Paul Shawcross, chief of the science branch of the White House Office of Management and Budget, broke the bad news late Friday in the administration’s response to an online petition that garnered over 34,000 petitions when it was posted on the White House’s “We the People” website. Administration officials have pledged to provide an official response to any petition that attracts at least 25,000 e-signatures.
Mr. Shawcross cited several reasons for the administration’s decision to reject the Death Star proposal, including the administration’s longstanding policy that it “does not support blowing up planets.”
He also cited the daunting $850 quadrillion price tag, as estimated by business students at Lehigh University.
“We’re working hard to reduce the deficit, not expand it,” he noted.
“Why should we spend countless taxpayer dollars on a Death Star with a fundamental flaw that can be exploited by a one-man starship?” he asked.

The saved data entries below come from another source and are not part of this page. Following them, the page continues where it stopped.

<file path="src/hw/rtl/nsgc_pkg.sv">
// Shared types, constants and helper functions for the NMEA sentence group checker.
`default_nettype none

package nsgc_pkg;

  localparam logic [7:0] CHAR_LF   = 8'h0A;
  localparam logic [7:0] CHAR_CR   = 8'h0D;
  localparam logic [7:0] CHAR_STAR = 8'h2A;

  localparam logic [7:0] PREFIX_LEN = 8'd6;

  localparam logic [7:0] LINE_BYTES_RST = 8'd82;
  localparam logic [3:0] GROUP_SIZE_RST = 4'd6;
  localparam logic [3:0] GROUP_SIZE_MAX = 4'd8;

  // configuration register indexes
  localparam logic CFG_MAX_LINE_BYTES      = 1'b0;
  localparam logic CFG_SENTENCES_PER_GROUP = 1'b1;

  // checksum field parse phase
  localparam logic [1:0] HEX_NONE    = 2'd0;
  localparam logic [1:0] HEX_DIGITS  = 2'd1;
  localparam logic [1:0] HEX_STOPPED = 2'd2;

  typedef enum logic [1:0] {
    STATUS_VALID    = 2'd0,
    STATUS_TOKENS   = 2'd1,
    STATUS_CHECKSUM = 2'd2
  } status_t;

  // end-of-line report from the scanner to the group tracker
  typedef struct packed {
    logic    ended;
    logic    rmc;
    status_t verdict;
  } line_end_t;

  function automatic logic [7:0] rmc_prefix_char(input logic [2:0] idx);
    logic [7:0] c;
    case (idx)
      3'd0:    c = 8'h24; // $
      3'd1:    c = 8'h47; // G
      3'd2:    c = 8'h50; // P
      3'd3:    c = 8'h52; // R
      3'd4:    c = 8'h4D; // M
      3'd5:    c = 8'h43; // C
      default: c = 8'h00;
    endcase
    return c;
  endfunction

  // {is_digit, value}
  function automatic logic [4:0] hex_digit(input logic [7:0] b);
    logic [4:0] d;
    if (b inside {[8'h30:8'h39]}) begin
      d = {1'b1, b[3:0]};
    end else if (b inside {[8'h61:8'h66], [8'h41:8'h46]}) begin
      d = {1'b1, b[3:0] + 4'd9};
    end else begin
      d = 5'd0;
    end
    return d;
  endfunction

  function automatic status_t line_verdict(input logic [1:0] star_count,
                                           input logic       tail_nonempty,
                                           input logic       hex_overflow,
                                           input logic [7:0] hex_value,
                                           input logic [7:0] xor_acc);
    logic two;
    status_t v;
    two = (star_count == 2'd1 && tail_nonempty) || (star_count == 2'd2 && !tail_nonempty);
    if (!two) begin
      v = STATUS_TOKENS;
    end else if (hex_overflow || hex_value != xor_acc) begin
      v = STATUS_CHECKSUM;
    end else begin
      v = STATUS_VALID;
    end
    return v;
  endfunction

endpackage

`default_nettype wire

</file>
<file path="src/hw/rtl/nsgc_line_scan.sv">
// Per-line byte scanner: prefix match, XOR, checksum field parse, line end detection.
`default_nettype none

module nsgc_line_scan
  import nsgc_pkg::*;
(
  input  wire logic       clk,
  input  wire logic       rst_n,
  input  wire logic       byte_take,
  input  wire logic [7:0] rx_byte,
  input  wire logic [7:0] max_line_bytes,
  output line_end_t       line_end
);

  logic [7:0] line_pos_r,   line_pos_nxt;
  logic       prefix_ok_r,  prefix_ok_nxt;
  logic [7:0] xor_acc_r,    xor_acc_nxt;
  logic [1:0] star_cnt_r,   star_cnt_nxt;
  logic       tail_r,       tail_nxt;
  logic [7:0] hex_val_r,    hex_val_nxt;
  logic [1:0] hex_phase_r,  hex_phase_nxt;
  logic       hex_ovf_r,    hex_ovf_nxt;
  status_t    cr_verdict_r, cr_verdict_nxt;
  logic       cr_seen_r,    cr_seen_nxt;

  logic [7:0] limit;
  logic [8:0] length;
  logic [4:0] digit;
  logic       ended;
  status_t    verdict;

  assign limit  = (max_line_bytes == 8'd0) ? 8'd1 : max_line_bytes;
  assign length = {1'b0, line_pos_r} + 9'd1;
  assign digit  = hex_digit(rx_byte);

  always_comb begin
    prefix_ok_nxt  = prefix_ok_r;
    xor_acc_nxt    = xor_acc_r;
    star_cnt_nxt   = star_cnt_r;
    tail_nxt       = tail_r;
    hex_val_nxt    = hex_val_r;
    hex_phase_nxt  = hex_phase_r;
    hex_ovf_nxt    = hex_ovf_r;
    cr_verdict_nxt = cr_verdict_r;
    cr_seen_nxt    = cr_seen_r;

    // verdict frozen at the carriage return uses the state before it
    if (rx_byte == CHAR_CR) begin
      cr_verdict_nxt = line_verdict(star_cnt_r, tail_r, hex_ovf_r, hex_val_r, xor_acc_r);
      cr_seen_nxt    = 1'b1;
    end
    if (line_pos_r < PREFIX_LEN && rx_byte != rmc_prefix_char(line_pos_r[2:0])) begin
      prefix_ok_nxt = 1'b0;
    end
    if (rx_byte == CHAR_STAR) begin
      if (star_cnt_r != 2'd3) begin
        star_cnt_nxt = star_cnt_r + 2'd1;
      end
      tail_nxt = 1'b0;
    end else begin
      tail_nxt = 1'b1;
      if (star_cnt_r == 2'd0) begin
        if (line_pos_r != 8'd0) begin
          xor_acc_nxt = xor_acc_r ^ rx_byte;
        end
      end else if (star_cnt_r == 2'd1 && hex_phase_r != HEX_STOPPED) begin
        if (!digit[4]) begin
          hex_phase_nxt = HEX_STOPPED;
        end else begin
          if (hex_val_r[7:4] != 4'd0) begin
            hex_ovf_nxt = 1'b1;
          end
          hex_val_nxt   = {hex_val_r[3:0], digit[3:0]};
          hex_phase_nxt = HEX_DIGITS;
        end
      end
    end
  end

  assign ended   = (rx_byte == CHAR_LF) || (length >= {1'b0, limit});
  assign verdict = cr_seen_nxt ? cr_verdict_nxt
                 : line_verdict(star_cnt_nxt, tail_nxt, hex_ovf_nxt, hex_val_nxt, xor_acc_nxt);

  assign line_end.ended   = byte_take && ended;
  assign line_end.rmc     = prefix_ok_nxt && (length >= {1'b0, PREFIX_LEN});
  assign line_end.verdict = verdict;

  assign line_pos_nxt = length[7:0];

  always_ff @(posedge clk) begin
    if (!rst_n || (byte_take && ended)) begin
      line_pos_r   <= 8'd0;
      prefix_ok_r  <= 1'b1;
      xor_acc_r    <= 8'd0;
      star_cnt_r   <= 2'd0;
      tail_r       <= 1'b0;
      hex_val_r    <= 8'd0;
      hex_phase_r  <= HEX_NONE;
      hex_ovf_r    <= 1'b0;
      cr_verdict_r <= STATUS_VALID;
      cr_seen_r    <= 1'b0;
    end else if (byte_take) begin
      line_pos_r   <= line_pos_nxt;
      prefix_ok_r  <= prefix_ok_nxt;
      xor_acc_r    <= xor_acc_nxt;
      star_cnt_r   <= star_cnt_nxt;
      tail_r       <= tail_nxt;
      hex_val_r    <= hex_val_nxt;
      hex_phase_r  <= hex_phase_nxt;
      hex_ovf_r    <= hex_ovf_nxt;
      cr_verdict_r <= cr_verdict_nxt;
      cr_seen_r    <= cr_seen_nxt;
    end
  end

endmodule

`default_nettype wire

</file>
<file path="src/hw/rtl/nmea_sentence_group_checker_unit.sv">
// Top level of the NMEA sentence group checker: config, group tracking, result register.
// A result request appears on out_* in the cycle after the byte that ends its line is taken.
// Throughput: one byte per cycle while in_stall is low; the scanner updates its line state in the accept cycle.
// in_stall rises only while a result is held and the consumer stalls it.
// Reset (rst_n low, synchronous): hunting for RMC, line state cleared, no result held,
// max_line_bytes back to 82 and sentences_per_group back to 6. No clearing pass.
`default_nettype none

module nmea_sentence_group_checker_unit
  import nsgc_pkg::*;
(
  input  wire logic       clk,
  input  wire logic       rst_n,
  // byte requests
  input  wire logic       in_valid,
  output logic            in_stall,
  input  wire logic [7:0] in_rx_byte,
  // result requests
  output logic            out_valid,
  input  wire logic       out_stall,
  output logic [2:0]      out_slot,
  output logic [1:0]      out_status,
  output logic            out_group_done,
  // register writes
  input  wire logic       cfg_valid,
  output logic            cfg_ready,
  input  wire logic       cfg_index,
  input  wire logic [7:0] cfg_data
);

  logic [7:0] max_line_bytes_r;
  logic [3:0] group_size_r;

  logic [2:0] group_slot_r, group_slot_nxt;

  logic       out_valid_r, out_valid_nxt;
  logic [2:0] out_slot_r;
  status_t    out_status_r;
  logic       out_done_r;

  logic       byte_take;
  line_end_t  line_end;
  logic [3:0] group_size;
  logic       result_load;
  logic       group_done;

  // --- configuration: always ready, writes are registered
  assign cfg_ready = 1'b1;

  always_ff @(posedge clk) begin
    if (!rst_n) begin
      max_line_bytes_r <= LINE_BYTES_RST;
      group_size_r     <= GROUP_SIZE_RST;
    end else if (cfg_valid && cfg_ready) begin
      case (cfg_index)
        CFG_MAX_LINE_BYTES:      max_line_bytes_r <= cfg_data;
        CFG_SENTENCES_PER_GROUP: group_size_r     <= cfg_data[3:0];
        default: ;
      endcase
    end
  end

  // out-of-range group sizes clamp to 1..8
  assign group_size = (group_size_r == 4'd0) ? 4'd1
                    : (group_size_r > GROUP_SIZE_MAX) ? GROUP_SIZE_MAX : group_size_r;

  // --- input side: hold off only while the result register is full and stalled
  assign in_stall  = out_valid_r && out_stall;
  assign byte_take = in_valid && !in_stall;

  nsgc_line_scan u_scan (
    .clk            (clk),
    .rst_n          (rst_n),
    .byte_take      (byte_take),
    .rx_byte        (in_rx_byte),
    .max_line_bytes (max_line_bytes_r),
    .line_end       (line_end)
  );

  // --- group tracking
  // While hunting (slot zero) only an RMC line produces a result.
  assign result_load = line_end.ended && (group_slot_r != 3'd0 || line_end.rmc);
  assign group_done  = (line_end.verdict == STATUS_VALID) &&
                       (({1'b0, group_slot_r} + 4'd1) >= group_size);

  always_comb begin
    group_slot_nxt = group_slot_r;
    if (result_load) begin
      if (line_end.verdict != STATUS_VALID || group_done) begin
        group_slot_nxt = 3'd0; // error or full group: back to hunting
      end else begin
        group_slot_nxt = group_slot_r + 3'd1;
      end
    end
  end

  // --- result register
  always_comb begin
    out_valid_nxt = out_valid_r;
    if (result_load) begin
      out_valid_nxt = 1'b1;
    end else if (out_valid_r && !out_stall) begin
      out_valid_nxt = 1'b0;
    end
  end

  always_ff @(posedge clk) begin
    if (!rst_n) begin
      group_slot_r <= 3'd0;
      out_valid_r  <= 1'b0;
    end else begin
      group_slot_r <= group_slot_nxt;
      out_valid_r  <= out_valid_nxt;
    end
  end

  // payload needs no reset
  always_ff @(posedge clk) begin
    if (result_load) begin
      out_slot_r   <= group_slot_r;
      out_status_r <= line_end.verdict;
      out_done_r   <= group_done;
    end
  end

  assign out_valid      = out_valid_r;
  assign out_slot       = out_slot_r;
  assign out_status     = out_status_r;
  assign out_group_done = out_done_r;

  // --- checks
  // a finished group is only ever flagged on a valid sentence
  a_done_is_valid: assert property (@(posedge clk) disable iff (!rst_n)
    out_valid_r && out_done_r |-> out_status_r == STATUS_VALID)
    else $error("group_done set on an error result");

  // input stall only comes from a held, stalled result
  a_stall_source: assert property (@(posedge clk) disable iff (!rst_n)
    in_stall |-> out_valid_r)
    else $error("input stalled with empty result register");

  // an error or a completed group restarts the hunt
  a_hunt_restart: assert property (@(posedge clk) disable iff (!rst_n)
    result_load && (line_end.verdict != STATUS_VALID || group_done) |=> group_slot_r == 3'd0)
    else $error("group slot not cleared after error or group end");

  // a result is never overwritten while it is being stalled
  a_no_overwrite: assert property (@(posedge clk) disable iff (!rst_n)
    out_valid_r && out_stall |-> !result_load)
    else $error("result register overwritten while stalled");

endmodule

`default_nettype wire
</file>
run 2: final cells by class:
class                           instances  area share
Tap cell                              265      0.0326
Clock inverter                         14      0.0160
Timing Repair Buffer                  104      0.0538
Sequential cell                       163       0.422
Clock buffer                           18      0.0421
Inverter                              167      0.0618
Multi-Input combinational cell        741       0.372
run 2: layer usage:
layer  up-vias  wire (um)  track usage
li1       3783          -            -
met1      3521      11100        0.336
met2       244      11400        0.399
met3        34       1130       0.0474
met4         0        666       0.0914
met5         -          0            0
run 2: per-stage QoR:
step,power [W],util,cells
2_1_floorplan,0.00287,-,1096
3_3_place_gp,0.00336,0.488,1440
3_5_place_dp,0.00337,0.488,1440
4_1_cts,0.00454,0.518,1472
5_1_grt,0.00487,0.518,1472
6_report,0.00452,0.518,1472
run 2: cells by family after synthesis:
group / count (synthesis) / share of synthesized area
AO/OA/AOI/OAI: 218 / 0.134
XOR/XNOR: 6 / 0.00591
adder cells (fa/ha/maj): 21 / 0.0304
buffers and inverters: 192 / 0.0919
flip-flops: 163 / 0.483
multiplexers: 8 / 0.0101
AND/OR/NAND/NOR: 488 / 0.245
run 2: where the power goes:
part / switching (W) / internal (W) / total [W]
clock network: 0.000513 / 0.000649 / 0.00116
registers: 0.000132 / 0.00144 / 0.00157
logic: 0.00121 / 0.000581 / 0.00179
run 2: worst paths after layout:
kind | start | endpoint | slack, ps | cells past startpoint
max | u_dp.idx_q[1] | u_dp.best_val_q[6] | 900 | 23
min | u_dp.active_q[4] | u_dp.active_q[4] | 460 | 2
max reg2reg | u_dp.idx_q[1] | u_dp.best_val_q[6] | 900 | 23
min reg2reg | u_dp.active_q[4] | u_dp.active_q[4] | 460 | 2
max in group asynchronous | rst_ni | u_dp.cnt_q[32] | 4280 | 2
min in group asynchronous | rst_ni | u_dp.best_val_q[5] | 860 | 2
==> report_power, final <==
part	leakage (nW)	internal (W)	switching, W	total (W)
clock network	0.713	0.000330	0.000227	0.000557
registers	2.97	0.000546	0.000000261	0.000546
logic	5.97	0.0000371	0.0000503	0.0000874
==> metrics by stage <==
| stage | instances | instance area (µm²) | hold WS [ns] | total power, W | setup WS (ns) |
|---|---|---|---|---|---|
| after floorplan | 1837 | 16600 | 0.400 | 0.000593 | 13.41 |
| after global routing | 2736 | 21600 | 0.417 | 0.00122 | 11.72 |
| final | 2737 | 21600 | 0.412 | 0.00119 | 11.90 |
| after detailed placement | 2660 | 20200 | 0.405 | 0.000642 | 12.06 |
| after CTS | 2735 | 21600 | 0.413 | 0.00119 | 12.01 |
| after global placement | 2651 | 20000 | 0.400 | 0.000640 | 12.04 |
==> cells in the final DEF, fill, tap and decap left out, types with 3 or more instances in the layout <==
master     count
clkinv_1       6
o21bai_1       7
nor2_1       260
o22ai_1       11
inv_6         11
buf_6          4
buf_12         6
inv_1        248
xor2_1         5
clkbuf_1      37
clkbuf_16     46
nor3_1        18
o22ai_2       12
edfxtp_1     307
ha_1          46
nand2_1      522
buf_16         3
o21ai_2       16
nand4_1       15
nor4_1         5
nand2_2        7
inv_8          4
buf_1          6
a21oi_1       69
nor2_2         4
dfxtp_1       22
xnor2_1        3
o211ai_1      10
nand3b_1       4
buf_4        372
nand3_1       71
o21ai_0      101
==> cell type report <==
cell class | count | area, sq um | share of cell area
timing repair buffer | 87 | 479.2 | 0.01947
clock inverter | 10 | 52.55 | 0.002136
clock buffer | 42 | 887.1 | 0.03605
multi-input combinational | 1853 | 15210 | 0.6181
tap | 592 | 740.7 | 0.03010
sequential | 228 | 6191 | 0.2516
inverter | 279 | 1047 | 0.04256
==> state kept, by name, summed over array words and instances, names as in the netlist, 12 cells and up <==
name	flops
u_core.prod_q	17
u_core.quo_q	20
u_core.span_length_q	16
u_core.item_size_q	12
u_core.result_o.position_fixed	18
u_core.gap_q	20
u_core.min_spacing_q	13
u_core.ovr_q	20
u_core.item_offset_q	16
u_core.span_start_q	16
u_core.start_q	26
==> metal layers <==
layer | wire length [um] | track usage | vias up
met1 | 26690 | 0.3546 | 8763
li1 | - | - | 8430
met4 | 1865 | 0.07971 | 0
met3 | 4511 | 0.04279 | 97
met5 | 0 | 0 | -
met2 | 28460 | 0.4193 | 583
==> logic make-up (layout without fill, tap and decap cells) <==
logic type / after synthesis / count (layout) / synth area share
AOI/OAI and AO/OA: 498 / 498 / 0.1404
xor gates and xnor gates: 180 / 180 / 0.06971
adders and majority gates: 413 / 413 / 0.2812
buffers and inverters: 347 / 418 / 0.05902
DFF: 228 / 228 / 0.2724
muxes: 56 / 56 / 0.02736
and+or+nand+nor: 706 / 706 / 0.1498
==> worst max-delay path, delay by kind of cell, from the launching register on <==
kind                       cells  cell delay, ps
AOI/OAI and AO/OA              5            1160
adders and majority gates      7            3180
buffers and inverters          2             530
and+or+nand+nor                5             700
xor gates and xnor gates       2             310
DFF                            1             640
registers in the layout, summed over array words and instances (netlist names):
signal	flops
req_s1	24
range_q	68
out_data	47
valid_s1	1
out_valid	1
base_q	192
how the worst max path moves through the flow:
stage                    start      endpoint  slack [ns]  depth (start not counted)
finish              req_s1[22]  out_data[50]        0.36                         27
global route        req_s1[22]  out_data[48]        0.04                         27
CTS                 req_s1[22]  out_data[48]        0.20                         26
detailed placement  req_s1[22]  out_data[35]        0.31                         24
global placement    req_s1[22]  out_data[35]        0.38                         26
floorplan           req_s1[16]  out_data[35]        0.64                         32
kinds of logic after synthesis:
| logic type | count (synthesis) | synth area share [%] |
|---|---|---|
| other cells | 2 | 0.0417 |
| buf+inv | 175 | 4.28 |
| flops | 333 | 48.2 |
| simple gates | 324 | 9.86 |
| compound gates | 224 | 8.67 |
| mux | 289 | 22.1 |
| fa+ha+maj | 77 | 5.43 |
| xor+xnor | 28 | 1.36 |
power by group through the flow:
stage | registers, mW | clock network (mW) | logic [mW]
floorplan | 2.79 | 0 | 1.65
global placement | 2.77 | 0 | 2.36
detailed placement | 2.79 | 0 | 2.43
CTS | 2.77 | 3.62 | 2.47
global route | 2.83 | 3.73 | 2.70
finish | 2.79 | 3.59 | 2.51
**config.mk**
```make
export PLATFORM = sky130hd
export DESIGN_NAME = spq_cell
export DESIGN_NICKNAME = d
export VERILOG_FILES = /design/src/spq_pkg.sv /design/src/spq_cell.sv
export SDC_FILE = /design/constraint.sdc
export NUM_CORES = 1
export LEC_CHECK = 0
export BUFFER_PORTS_ARGS = -buffer_cell sky130_fd_sc_hd__clkbuf_2
export CAP_MARGIN = 0
export CORE_AREA = 2 2 163 165
export DETAILED_ROUTE_END_ITERATION = 10
export DIE_AREA = 0 0 165 167
export SLEW_MARGIN = 20
export SYNTH_ARGS = -nofsm -noshare
export SYNTH_HDL_FRONTEND = slang
export SYNTH_SLANG_ARGS = --single-unit
```
**constraint.sdc**
```tcl
create_clock -name clk -period 3.7 [get_ports clk]
set_input_delay 0.37 -clock clk [delete_from_list [all_inputs] [get_ports clk]]
set_output_delay 0.37 -clock clk [all_outputs]
set_load 0.05 [all_outputs]
```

Mr. Shawcross used his response to tout the country’s other advances in space, from the International Space Station and recent private missions into the heavens to President Obama’s reported proficiency with a light saber.
The original petition called on the government to secure the funding to start construction on an American Death Star by 2016.
“By focusing our defense resources into a space-superiority platform and weapon system such as a Death Star, the government can spur job creation in the fields of construction, engineering, space exploration, and more, and strengthen our national defense,” the petition read in part.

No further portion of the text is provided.